NLTK debug记录——"[nltk_data] Error loading xxx"下载数据集失败

发布时间 2023-10-26 15:08:18作者: Mju_halcyon

问题:运行nltk.download("xxx")时遇到连接下载失败Error

解决:

  1. 在gitee上下载对应的.zip词库包(如,nltk_data/pakages/copora/目录下的下载链接);
  2. NLTK下载数据集时会自动搜索某些以./nltk_data/为结尾的目录(见附注),找到一个这样的目录并确保自己有写这个目录的权限,如果上一层目录下没有nltk_data文件夹就新建一个名为nltk_data的文件夹,将1. 中下载的.zip文件上传到./nltk_data/下,重新运行代码即可。


【附注】找到nltk下载数据集时会搜索和存放的目录:

查看nltk的安装目录下的downloader.py下载代码,

vim ~/.local/lib/python3.8/site-packages/nltk/downloader.py

发现下载数据集的函数的注释中有以下备选目录:

``/usr/share/nltk_data``, ``/usr/local/share/nltk_data``,
``/usr/lib/nltk_data``, ``/usr/local/lib/nltk_data``, ``~/nltk_data``
... ...
    def default_download_dir(self):
        """
        Return the directory to which packages will be downloaded by
        default.  This value can be overridden using the constructor,
        or on a case-by-case basis using the ``download_dir`` argument when
        calling ``download()``.

        On Windows, the default download directory is
        ``PYTHONHOME/lib/nltk``, where *PYTHONHOME* is the
        directory containing Python, e.g. ``C:\\Python25``.

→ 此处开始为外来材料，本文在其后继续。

===== src/rtl/reg_file_arbiter.sv =====
// Two-client arbiter and access sequencer for the 32x32 dual-read register file.
// Define REG_ARB_FIXED_PRIORITY_EN to make client 0 win every contention (default: round-robin).
module reg_file_arbiter #(
  parameter int unsigned DATA_WIDTH = 32,
  parameter int unsigned ADDR_WIDTH = 5
) (
  input  logic                  clk,
  input  logic                  rst_n,
  input  logic                  req0,
  input  logic                  req1,
  input  logic                  we0,
  input  logic                  we1,
  input  logic [ADDR_WIDTH-1:0] addr_r1_0,
  input  logic [ADDR_WIDTH-1:0] addr_r1_1,
  input  logic [ADDR_WIDTH-1:0] addr_r2_0,
  input  logic [ADDR_WIDTH-1:0] addr_r2_1,
  input  logic [ADDR_WIDTH-1:0] addr_w_0,
  input  logic [ADDR_WIDTH-1:0] addr_w_1,
  input  logic [DATA_WIDTH-1:0] data_w_0,
  input  logic [DATA_WIDTH-1:0] data_w_1,
  output logic                  ack0,
  output logic                  ack1,
  output logic [DATA_WIDTH-1:0] rdata1_0,
  output logic [DATA_WIDTH-1:0] rdata1_1,
  output logic [DATA_WIDTH-1:0] rdata2_0,
  output logic [DATA_WIDTH-1:0] rdata2_1,
  output logic                  rf_read,
  output logic                  rf_write,
  output logic [ADDR_WIDTH-1:0] rf_addr_r1,
  output logic [ADDR_WIDTH-1:0] rf_addr_r2,
  output logic [ADDR_WIDTH-1:0] rf_addr_w,
  output logic [DATA_WIDTH-1:0] rf_data_w,
  input  logic [DATA_WIDTH-1:0] rf_data_r1,
  input  logic [DATA_WIDTH-1:0] rf_data_r2,
  output logic                  busy,
  output logic                  gnt
);

  typedef enum logic [1:0] {IDLE, ISSUE, CAPTURE, DONE} state_t;

  state_t                state, state_d;
  logic                  gnt_d, win;
  logic                  rf_read_d, rf_write_d, ack0_d, ack1_d, busy_d;
  logic [ADDR_WIDTH-1:0] rf_addr_r1_d, rf_addr_r2_d, rf_addr_w_d;
  logic [DATA_WIDTH-1:0] rf_data_w_d;
  logic [DATA_WIDTH-1:0] rdata1_0_d, rdata1_1_d, rdata2_0_d, rdata2_1_d;

  // Winner of the IDLE grant edge; gnt holds the previous grant.
`ifdef REG_ARB_FIXED_PRIORITY_EN
  assign win = ~req0;
`else
  assign win = (req0 & req1) ? ~gnt : req1;
`endif

  always_ff @(posedge clk or negedge rst_n) begin
    if (!rst_n) begin
      state      <= IDLE;
      gnt        <= 1'b1;
      rf_read    <= 1'b0;
      rf_write   <= 1'b0;
      rf_addr_r1 <= '0;
      rf_addr_r2 <= '0;
      rf_addr_w  <= '0;
      rf_data_w  <= '0;
      ack0       <= 1'b0;
      ack1       <= 1'b0;
      rdata1_0   <= '0;
      rdata1_1   <= '0;
      rdata2_0   <= '0;
      rdata2_1   <= '0;
      busy       <= 1'b0;
    end else begin
      state      <= state_d;
      gnt        <= gnt_d;
      rf_read    <= rf_read_d;
      rf_write   <= rf_write_d;
      rf_addr_r1 <= rf_addr_r1_d;
      rf_addr_r2 <= rf_addr_r2_d;
      rf_addr_w  <= rf_addr_w_d;
      rf_data_w  <= rf_data_w_d;
      ack0       <= ack0_d;
      ack1       <= ack1_d;
      rdata1_0   <= rdata1_0_d;
      rdata1_1   <= rdata1_1_d;
      rdata2_0   <= rdata2_0_d;
      rdata2_1   <= rdata2_1_d;
      busy       <= busy_d;
    end
  end

  always_comb begin
    state_d      = state;
    gnt_d        = gnt;
    rf_read_d    = 1'b0;
    rf_write_d   = 1'b0;
    rf_addr_r1_d = rf_addr_r1;
    rf_addr_r2_d = rf_addr_r2;
    rf_addr_w_d  = rf_addr_w;
    rf_data_w_d  = rf_data_w;
    ack0_d       = 1'b0;
    ack1_d       = 1'b0;
    rdata1_0_d   = rdata1_0;
    rdata1_1_d   = rdata1_1;
    rdata2_0_d   = rdata2_0;
    rdata2_1_d   = rdata2_1;
    case (state)
      IDLE: begin
        if (req0 | req1) begin
          gnt_d   = win;
          state_d = ISSUE;
          if (win) begin
            rf_addr_r1_d = addr_r1_1;
            rf_addr_r2_d = addr_r2_1;
            rf_addr_w_d  = addr_w_1;
            rf_data_w_d  = data_w_1;
            rf_read_d    = ~we1;
            rf_write_d   = we1;
          end else begin
            rf_addr_r1_d = addr_r1_0;
            rf_addr_r2_d = addr_r2_0;
            rf_addr_w_d  = addr_w_0;
            rf_data_w_d  = data_w_0;
            rf_read_d    = ~we0;
            rf_write_d   = we0;
          end
        end
      end
      ISSUE: begin
        // rf_write being high identifies the in-flight transaction as a write.
        if (rf_write) begin
          state_d = DONE;
          ack0_d  = ~gnt;
          ack1_d  = gnt;
        end else begin
          state_d   = CAPTURE;
          rf_read_d = 1'b1;
        end
      end
      CAPTURE: begin
        state_d = DONE;
        ack0_d  = ~gnt;
        ack1_d  = gnt;
        if (gnt) begin
          rdata1_1_d = rf_data_r1;
          rdata2_1_d = rf_data_r2;
        end else begin
          rdata1_0_d = rf_data_r1;
          rdata2_0_d = rf_data_r2;
        end
      end
      DONE:    state_d = IDLE;
      default: state_d = IDLE;
    endcase
    busy_d = (state_d != IDLE);
  end

endmodule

        On all other platforms, the default directory is the first of
        the following which exists or which can be created with write
        permission: ``/usr/share/nltk_data``, ``/usr/local/share/nltk_data``,
        ``/usr/lib/nltk_data``, ``/usr/local/lib/nltk_data``, ``~/nltk_data``.
        """
... ...

选择有写权限的目录创建并存放数据集的.zip压缩文件即可。